RECORD SET:
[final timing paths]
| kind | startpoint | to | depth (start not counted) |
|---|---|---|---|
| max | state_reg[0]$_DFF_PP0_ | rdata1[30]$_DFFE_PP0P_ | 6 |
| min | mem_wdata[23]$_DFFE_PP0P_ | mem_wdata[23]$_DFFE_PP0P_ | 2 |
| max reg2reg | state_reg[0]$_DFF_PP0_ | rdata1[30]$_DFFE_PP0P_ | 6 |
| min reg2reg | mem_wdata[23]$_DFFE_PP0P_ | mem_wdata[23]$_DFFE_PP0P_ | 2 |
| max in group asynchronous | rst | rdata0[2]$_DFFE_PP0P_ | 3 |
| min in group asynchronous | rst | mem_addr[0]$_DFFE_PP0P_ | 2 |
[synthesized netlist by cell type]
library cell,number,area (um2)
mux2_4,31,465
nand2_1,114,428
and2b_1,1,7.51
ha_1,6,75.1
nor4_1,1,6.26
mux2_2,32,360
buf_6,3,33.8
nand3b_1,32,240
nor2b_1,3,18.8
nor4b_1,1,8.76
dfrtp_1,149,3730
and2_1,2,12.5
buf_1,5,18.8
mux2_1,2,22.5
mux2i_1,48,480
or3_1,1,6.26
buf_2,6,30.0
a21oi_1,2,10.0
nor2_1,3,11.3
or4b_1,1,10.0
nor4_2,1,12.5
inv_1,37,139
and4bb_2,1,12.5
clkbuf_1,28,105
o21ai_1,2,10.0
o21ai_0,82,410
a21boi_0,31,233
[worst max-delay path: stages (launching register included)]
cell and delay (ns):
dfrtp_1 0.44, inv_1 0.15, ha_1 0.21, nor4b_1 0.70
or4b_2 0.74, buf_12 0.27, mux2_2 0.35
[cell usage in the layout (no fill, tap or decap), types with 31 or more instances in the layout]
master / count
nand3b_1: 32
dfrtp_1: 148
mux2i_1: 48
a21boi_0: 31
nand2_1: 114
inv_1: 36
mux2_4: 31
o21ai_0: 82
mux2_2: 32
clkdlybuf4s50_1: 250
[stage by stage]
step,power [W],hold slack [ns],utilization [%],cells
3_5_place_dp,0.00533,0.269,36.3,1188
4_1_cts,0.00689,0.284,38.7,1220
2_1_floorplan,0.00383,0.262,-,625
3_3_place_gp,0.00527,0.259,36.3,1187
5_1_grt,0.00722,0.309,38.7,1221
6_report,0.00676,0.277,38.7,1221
$ cat config.mk
export PLATFORM = sky130hd
export DESIGN_NAME = icache_fill_ctrl
export DESIGN_NICKNAME = d
export VERILOG_FILES = /design/src/rtl/icache_fill_ctrl.sv
export SDC_FILE = /design/constraint.sdc
export NUM_CORES = 1
export LEC_CHECK = 0
export CAP_MARGIN = 20
export CORE_UTILIZATION = 28
export DETAILED_ROUTE_END_ITERATION = 12
export PLACE_DENSITY = 0.87
export SYNTH_ARGS = -nofsm -noshare
export SYNTH_HDL_FRONTEND = slang
export SYNTH_SLANG_ARGS = --single-unit
export TNS_END_PERCENT = 10
$ cat constraint.sdc
create_clock -name clk -period 1.7 [get_ports clk]
set_input_delay 0.255 -clock clk [delete_from_list [all_inputs] [get_ports clk]]
set_output_delay 0.255 -clock clk [all_outputs]
set_load 0.02 [all_outputs]
$ cat src/rtl/cpu_div_pkg.sv
// Shared types and constants for the execute-stage iterative divider.
package cpu_div_pkg;
   localparam int unsigned DIV_WIDTH = 32;
   localparam int unsigned DIV_CNT_W = $clog2(DIV_WIDTH);

   typedef enum logic [1:0] {
      IDLE,
      CALC,
      FIX
   } div_state_t;
endpackage

$ cat src/rtl/divider_step.sv
// One combinational restoring-division iteration on {rem, quo} against the divisor.
module divider_step
   import cpu_div_pkg::*;
#(
   parameter int unsigned WIDTH = DIV_WIDTH
) (
   input  logic [WIDTH-1:0] rem_i,
   input  logic [WIDTH-1:0] quo_i,
   input  logic [WIDTH-1:0] div_i,
   output logic [WIDTH-1:0] rem_o,
   output logic [WIDTH-1:0] quo_o
);
   logic [WIDTH:0] shifted;
   logic [WIDTH:0] trial;

   always_comb begin
      shifted = {rem_i, quo_i[WIDTH-1]};
      trial   = shifted - {1'b0, div_i};
      // rem_i < div_i always holds, so a non-negative trial fits in WIDTH bits
      if (!trial[WIDTH]) begin
         rem_o = trial[WIDTH-1:0];
         quo_o = {quo_i[WIDTH-2:0], 1'b1};
      end else begin
         rem_o = shifted[WIDTH-1:0];
         quo_o = {quo_i[WIDTH-2:0], 1'b0};
      end
   end
endmodule

$ cat src/rtl/divider.sv
// Iterative UDIV/SDIV divider with remainder, one restoring step per clock.
// Define DIVIDER_SIGNED_EN to honour signed_op; otherwise every operation is unsigned.
module divider
   import cpu_div_pkg::*;
#(
   parameter int unsigned WIDTH = DIV_WIDTH
) (
   input  logic             clk,
   input  logic             rst_n,
   input  logic             start,
   input  logic             signed_op,
   input  logic [WIDTH-1:0] a,
   input  logic [WIDTH-1:0] b,
   output logic             busy,
   output logic             done,
   output logic [WIDTH-1:0] quotient,
   output logic [WIDTH-1:0] remainder
);
   localparam int unsigned CNT_W = $clog2(WIDTH);

   div_state_t       state_q;
   logic [CNT_W-1:0] cnt_q;
   logic [WIDTH-1:0] rem_q, quo_q, div_q;
   logic             dz_q, busy_q, done_q;
   logic [WIDTH-1:0] quot_out_q, rem_out_q;

   logic [WIDTH-1:0] mag_a, mag_b;
   logic [WIDTH-1:0] step_rem, step_quo;
   logic [WIDTH-1:0] rem_sel, fix_quo, fix_rem;

   // On divide-by-zero the dividend magnitude is still parked in quo_q
   assign rem_sel = dz_q ? quo_q : rem_q;

`ifdef DIVIDER_SIGNED_EN
   logic sgn_a, sgn_b;
   logic neg_quo_q, neg_rem_q;

   assign sgn_a   = signed_op & a[WIDTH-1];
   assign sgn_b   = signed_op & b[WIDTH-1];
   assign mag_a   = sgn_a ? -a : a;
   assign mag_b   = sgn_b ? -b : b;
   assign fix_quo = neg_quo_q ? -quo_q : quo_q;
   assign fix_rem = neg_rem_q ? -rem_sel : rem_sel;
`else
   logic unused_signed_op;

   assign unused_signed_op = signed_op;
   assign mag_a   = a;
   assign mag_b   = b;
   assign fix_quo = quo_q;
   assign fix_rem = rem_sel;
`endif

   divider_step #(.WIDTH(WIDTH)) u_step (
      .rem_i (rem_q),
      .quo_i (quo_q),
      .div_i (div_q),
      .rem_o (step_rem),
      .quo_o (step_quo)
   );

   always_ff @(posedge clk or negedge rst_n) begin
      if (!rst_n) begin
         state_q    <= IDLE;
         cnt_q      <= '0;
         rem_q      <= '0;
         quo_q      <= '0;
         div_q      <= '0;
         dz_q       <= 1'b0;
         busy_q     <= 1'b0;
         done_q     <= 1'b0;
         quot_out_q <= '0;
         rem_out_q  <= '0;
`ifdef DIVIDER_SIGNED_EN
         neg_quo_q  <= 1'b0;
         neg_rem_q  <= 1'b0;
`endif
      end else begin
         done_q <= 1'b0;
         case (state_q)
            IDLE: begin
               if (start) begin
                  quo_q   <= mag_a;
                  div_q   <= mag_b;
                  rem_q   <= '0;
                  cnt_q   <= CNT_W'(WIDTH - 1);
                  dz_q    <= (b == '0);
                  busy_q  <= 1'b1;
                  state_q <= (b == '0) ? FIX : CALC;
`ifdef DIVIDER_SIGNED_EN
                  neg_quo_q <= sgn_a ^ sgn_b;
                  neg_rem_q <= sgn_a;
`endif
               end
            end
            CALC: begin
               rem_q <= step_rem;
               quo_q <= step_quo;
               cnt_q <= cnt_q - 1'b1;
               if (cnt_q == '0) state_q <= FIX;
            end
            FIX: begin
               quot_out_q <= dz_q ? '0 : fix_quo;
               rem_out_q  <= fix_rem;
               done_q     <= 1'b1;
               busy_q     <= 1'b0;
               state_q    <= IDLE;
            end
            default: state_q <= IDLE;
         endcase
      end
   end

   assign busy      = busy_q;
   assign done      = done_q;
   assign quotient  = quot_out_q;
   assign remainder = rem_out_q;
endmodule
$ cat config.mk
export PLATFORM = sky130hd
export DESIGN_NAME = divider
export DESIGN_NICKNAME = d
export VERILOG_FILES = /design/src/rtl/cpu_div_pkg.sv /design/src/rtl/divider_step.sv /design/src/rtl/divider.sv
export SDC_FILE = /design/constraint.sdc
export NUM_CORES = 1
export LEC_CHECK = 0
export CORE_ASPECT_RATIO = 0.7
export CORE_MARGIN = 4
export CORE_UTILIZATION = 45
export CTS_CLUSTER_DIAMETER = 120
export DETAILED_ROUTE_END_ITERATION = 7
export GPL_ROUTABILITY_DRIVEN = 1
export PLACE_DENSITY = 0.79
export SYNTH_ARGS = -nofsm -noshare
export SYNTH_HDL_FRONTEND = slang
export SYNTH_HIERARCHICAL = 1
export SYNTH_SLANG_ARGS = --single-unit
$ cat constraint.sdc
create_clock -name clk -period 4.7 [get_ports clk]
set_input_delay 0.47 -clock clk [delete_from_list [all_inputs] [get_ports clk]]
set_output_delay 0.47 -clock clk [all_outputs]
set_load 0.02 [all_outputs]
Word level (Yosys, flattened, before mapping):

Cells that the tools add are included.

* flip-flop bits (word level): 170
* input bits: 68
* word-level logic and storage cells: 42

* add/sub/neg operators: 2
* equal/unequal tests: 4
* multiplexer cells: 17
* reductions and logical operators: 9

Operator list (count)
* 32-bit 2-to-1 mux: 5
* 32-bit case mux with 2 select lines: 2
* 33-bit by 32-bit subtractor with 33-bit output: 1
* 32-bit logical NOT: 1
* 5-bit case mux with 2 select lines: 1
* 2-bit AND reduction: 4
* 2-bit 2-to-1 mux: 3
* 5-bit logical NOT: 1
* 5-bit 2-to-1 mux: 1
* 5-bit by 1-bit subtractor with 5-bit output, second input constant: 1
* 2-bit != test, second input constant: 2
* 2-bit case mux with 2 select lines: 1
* 2-bit nonzero test: 2
* 1-bit 2-to-1 mux: 3
* 2-bit by 1-bit == test with 1-bit output, second input constant: 1
* 2-bit == test, second input constant: 1
* 2-bit logical NOT: 1
* 1-bit case mux with 2 select lines: 1

Longest topological paths before layout:

* depth in word-level cells: 4
* gate-level depth with buffers: 17
* depth with buffers taken out: 15

By module:

The synthesis kept the hierarchy.

Modules (own cells, without submodules)
* divider: times used 1, cells each 778, area each 7145.6 um^2, sequential area each 4254.1 um^2
* divider_step: times used 1, cells each 336, area each 2591.2 um^2, sequential area each 0.0 um^2

Worst setup path after synthesis:

Ideal clock, no wire load.

* path kind: register to register
* start: register quo_q[31], in the netlist fix_quo[31]
* end: register rem_q[10]
* library setup time: 0.117 ns
* arrival: 3.242 ns
* data required time: 4.583 ns
* path slack: 1.341 ns
* stages on the path, launching flop included: 18
* path buffers: 2
* period minus slack after synthesis: 3.359 ns
* path through: dfrtp_1 > inv_1 > ha_1 > fa_1 > and2b_2 > o2111ai_2 > a21oi_2 > o2111ai_1 > a211oi_2 > nor2_4 > mux2i_4 > and2_4 > buf_12 > inv_8 > buf_12 > mux2_4 > nand2_1 > nand2_1

* cells in the longest elaborated chain, start to end: 3

RTL lines
* from (decl): RTL line divider.sv:23 `logic [WIDTH-1:0] rem_q, quo_q, div_q;`
* from (signal assigned): RTL line divider.sv:83 `quo_q <= mag_a;`
* from (signal assigned): RTL line divider.sv:98 `quo_q <= step_quo;`
* 33-bit by 32-bit subtractor with 33-bit output: RTL line divider_step.sv:18 `trial = shifted - {1'b0, div_i};`
* 32-bit 2-to-1 mux: RTL line divider_step.sv:20 `if (!trial[WIDTH]) begin`
* named net step_rem[10]: RTL line divider.sv:28 `logic [WIDTH-1:0] step_rem, step_quo;`
* 32-bit case mux with 2 select lines: RTL line divider.sv:80 `case (state_q)`
* to (signal assigned): RTL line divider.sv:97 `rem_q <= step_rem;`
* to (decl): RTL line divider.sv:23

The timed path passes the listed nets, and every way through them passes these cells.
A chain may end at the register's enable or synchronous reset.

Final worst setup path:

* start: register quo_q[31], in the netlist fix_quo[31]
* end: register rem_q[13]

The elaborated chain is that of the path after synthesis.

==> summary by stage <==
Placed design
The congestion estimate from routability-driven global placement came to 0.923. The placed instances occupy a cell area of 10900 um^2. The count of input and output buffers is 132. The worst setup timing slack at the placement stage is 0.884 ns.

Including well taps, the total number of placed cells is 1436. The detailed-placement wirelength estimate is 17.4 mm.

Route
After detailed routing, the total wire length is 25.2 mm. The average wire per cell in the routed design is 17.2 um. The starting DRC count in detailed routing is 596. The first TritonRoute pass finished after 6 iterations. Summing over every cut layer, the via total after detailed routing is 8073.

The average via count per standard cell is 5.50. After detailed routing, the number of remaining DRC violations is 0. The count of nets left with antenna violations after detail routing is 0.

Flow run
The number of maximum-capacitance violations is 0.

STA
The setup violation total in the final timing report is 0. The clock period minus final worst setup slack is 3.92 ns. The hold violation count in the final report is 0. Hold is met by 0.104 ns. The number of max-slew violations in the final report was 0.

Setup repair after global routing left no endpoint under its margin. The accumulated negative setup slack is 0 ns. Headroom to the max-slew limit came out at 0.270.

Timing would allow up to 0.255 GHz. The slew of the pin with the lowest slew margin is 1.10 ns. Dividing the final minimum period by the clock period gives 0.835.

The final clock skew is 0.0124 ns. Across all setup checks in the final design, the least slack found is 0.776 ns.

Die
The height of the die is 131 um. The number of top-level pins is 134. The die outline area is 24100 um^2. The initial cell density of the core is 0.464. The placeable core region is 21000 um^2.

From left edge to right edge, the die measures 184 um. The floorplan row count is 44.

Clock network
The total setup buffers inserted after CTS is 0. The clock network latency to the later pin of the worst-skew pair is 0.43 ns. The clock tree from TritonCTS is done. The number of H-tree levels is 4. The clock-pin slew of the registers on the worst-case setup and hold paths is 0.07 ns. The clock buffer count from CTS is 17. The clock passes through at most 2 buffers. The root buffer cell chosen for the clock tree is clkbuf_16.

The CTS sink count is 170. The post-cts hold buffer count is 0. Gates resized during post-CTS repair numbered 0.

Layout
In the layout the commonest cells are nand2_1 (274), dfrtp_1 (169), clkdlybuf4s50_1 (131), nor2_1 (77), a21oi_1 (59). Measured on the finished design, the core utilization comes to 0.547. Counting the fill cells in the layout gives 1877.

The number of diodes added for antenna fixing is 0. Of the cells placed in the final design, the portion with a size suffix greater than 1 is 0.0714. From synthesis to final layout, the design area changed by 17.9%. Leaving out fill and tap cells, the most frequent cell in the layout is nand2_1. The area of all placed cells without fillers is 11500 um^2.

After the last flow step, the layout net total stands at 1281. The count of cells in the finished layout, fillers not included, comes to 1467.

Logic synthesis
The net count after synthesis is 1216. The share of the Yosys chip area taken by registers is 0.437. The area share of the largest cell type after synthesis is 0.437.

In this run, synthesis produced a sequential element count of 170. Yosys printed 6 warnings. The unique cell type count in the Yosys netlist is 62.

The predominant post-synthesis flop cell is dfrtp_1. Synthesis produced a netlist whose cell count is 1114. After synthesis, the cell types taking the most area are dfrtp_1 (44%), nand2_1 (11%), ha_1 (4.2%).

The mapped netlist covers 9740 um^2. The average instance in the mapped netlist occupies 8.74 um^2. The fraction of registers with async set or reset after synthesis is 1.00.

Of all cell types, the one taking the most synthesized area is dfrtp_1. The number of synthesized flops with an enable pin is 0.

Power
The sequential share of power is 0.267. Of the total power, the clock network draws 0.136. The leakage power is 5.36 nW.

Cell internal power was estimated by the tool at 5.83 mW. The share of total power dissipated in combinational logic is 0.597. The power spent charging and discharging nets is 4.62 mW. In this run the power density over the cells is 910 nW/um^2.

IR analysis of the VDD net gives a maximum drop of 580 uV. The sum of internal, switching and leakage power is 10.4 mW. Of the total power, the share spent switching nets is 0.442.

Setup path
The setup path with the least slack is of type flop to flop. The kind of start point of the critical path is a flop. Data arrives at the worst endpoint at 4.24 ns. The cell that appears most often on the critical path is nand2_1. For this design, the slowest cell found on the critical path is dfrtp_1. The sort of element at the end of the critical path is a flop. The largest single stage delay on the critical path is 0.44 ns.

The critical path goes through inv_1 -> ha_1 -> fa_1 -> and2b_2 -> o2111ai_2 -> a21oi_2 -> o2111ai_1 -> a211oi_2 -> nor2_4 -> mux2i_4 -> and2_4 -> inv_8 -> mux2_4 -> nand2_1 -> nand2_1. Broken down by cell family, the worst path's largest delay share belongs to compound AO/OA/AOI/OAI gates. The number of buffers and inverters on the critical path is 2.

The setup slack of the worst register-to-register path is 0.78 ns. The maximum fanout along the worst path is 24. STA puts the critical path data required time at 5.02 ns.

Global routing
Entering global routing, the biggest net connects 100 pins. The via count of the first global-routing pass is 7795. The initial antenna violation count is 0. For this run the aggregate overflow at the end of global routing stands at 0.

The first global-routing pass estimated 40.7 mm of wire. The total routing usage reported by global routing is 0.209.

Min path
The type of the tightest min-delay check is input pin to asynchronous set/reset pin.

Outcome
The flow ran to the end, and the final reports show no timing, DRC or antenna violations.
-- area by class of cell --
class                      instances  area [um^2]  area share
multi-input combinational        810         4750       0.413
sequential                       170         4260       0.371
timing repair buffer             141         1390       0.121
clock buffer                      19          453      0.0394
tap                              276          345      0.0301
inverter                          39          154      0.0134
clock inverter                    12          138      0.0120
-- synth_stat cells, types with 4 or more instances --
cell       instances
a211oi_1           4
a21o_1            19
a21oi_1           59
a31oi_1           40
and3_1             4
buf_2             27
buf_4             37
clkbuf_1          25
dfrtp_1          170
ha_1              33
inv_1             36
mux2_2             4
mux2_4            19
mux2i_1           33
nand2_1          275
nand2b_1          35
nand3_1           47
nand4_1            7
nor2_1            78
nor3_1            10
nor4_1             9
o2111ai_1          4
o21a_1             7
o21ai_0           54
o21bai_1           4
xnor2_1           13
xor2_1            14
-- final timing paths --
kind | start | end | cells past startpoint
worst max-delay path | fix_quo[31] | rem_q[13] | 15
worst min-delay path | rst_n | div_q[26] | 1
worst max register to register | fix_quo[31] | rem_q[13] | 15
worst min register to register | div_q[23] | div_q[23] | 2
max in group asynchronous | rst_n | remainder[0] | 2
min in group clk | div_q[23] | div_q[23] | 2
-- state kept, by name, summed over array words and instances, names as in the netlist --
signal	cells
busy	1
cnt_q	5
div_q	32
done	1
dz_q	1
fix_quo	32
quotient	32
rem_q	32
remainder	32
state_q	2
-- power by group through the flow --
stage | Sequential, mW | Clock, mW | Combinational, mW
global placement | 2.78 | 0 | 5.94
global route | 2.87 | 1.51 | 6.91
CTS | 2.79 | 1.43 | 6.18
floorplan | 2.84 | 0 | 4.87
finish | 2.79 | 1.42 | 6.24
detailed placement | 2.80 | 0 | 6.12
-- worst register-to-register path, delay by kind of cell, from the launching register on --
family | cells | cell delay, ns
AOI/OAI and AO/OA | 4 | 0.99
and+or+nand+nor | 5 | 0.83
muxes | 2 | 0.72
adders and majority gates | 2 | 0.64
DFF | 1 | 0.44
buffers and inverters | 2 | 0.20
-- per-layer routing --
metal  GRT usage  up-vias  part of all wire
li1            -     3871                 -
met4      0.0430        0             0.012
met2       0.330      302              0.45
met5           0        -                 0
met3      0.0477       28             0.078
met1       0.298     3872              0.46
-- cell families (layout without fill, tap and decap cells) --
group	after synthesis	after routing	share of synthesized area
simple gates	484	484	0.217
compound gates	208	208	0.130
flops	170	170	0.437
buf+inv	134	211	0.0774
mux	57	57	0.0702
fa+ha+maj	34	34	0.0445
xor+xnor	27	27	0.0243
No activity file was read; power rests on OpenSTA's default activity.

ASSIGNMENT:
Reproduce, character for character, only the lines of the preceding data that start at the line with "dfrtp_1 0.44, inv_1" and end at the line with "2_1_floorplan,0.00383,0.262,-,625", both included.

OUTPUT:
dfrtp_1 0.44, inv_1 0.15, ha_1 0.21, nor4b_1 0.70
or4b_2 0.74, buf_12 0.27, mux2_2 0.35
[cell usage in the layout (no fill, tap or decap), types with 31 or more instances in the layout]
master / count
nand3b_1: 32
dfrtp_1: 148
mux2i_1: 48
a21boi_0: 31
nand2_1: 114
inv_1: 36
mux2_4: 31
o21ai_0: 82
mux2_2: 32
clkdlybuf4s50_1: 250
[stage by stage]
step,power [W],hold slack [ns],utilization [%],cells
3_5_place_dp,0.00533,0.269,36.3,1188
4_1_cts,0.00689,0.284,38.7,1220
2_1_floorplan,0.00383,0.262,-,625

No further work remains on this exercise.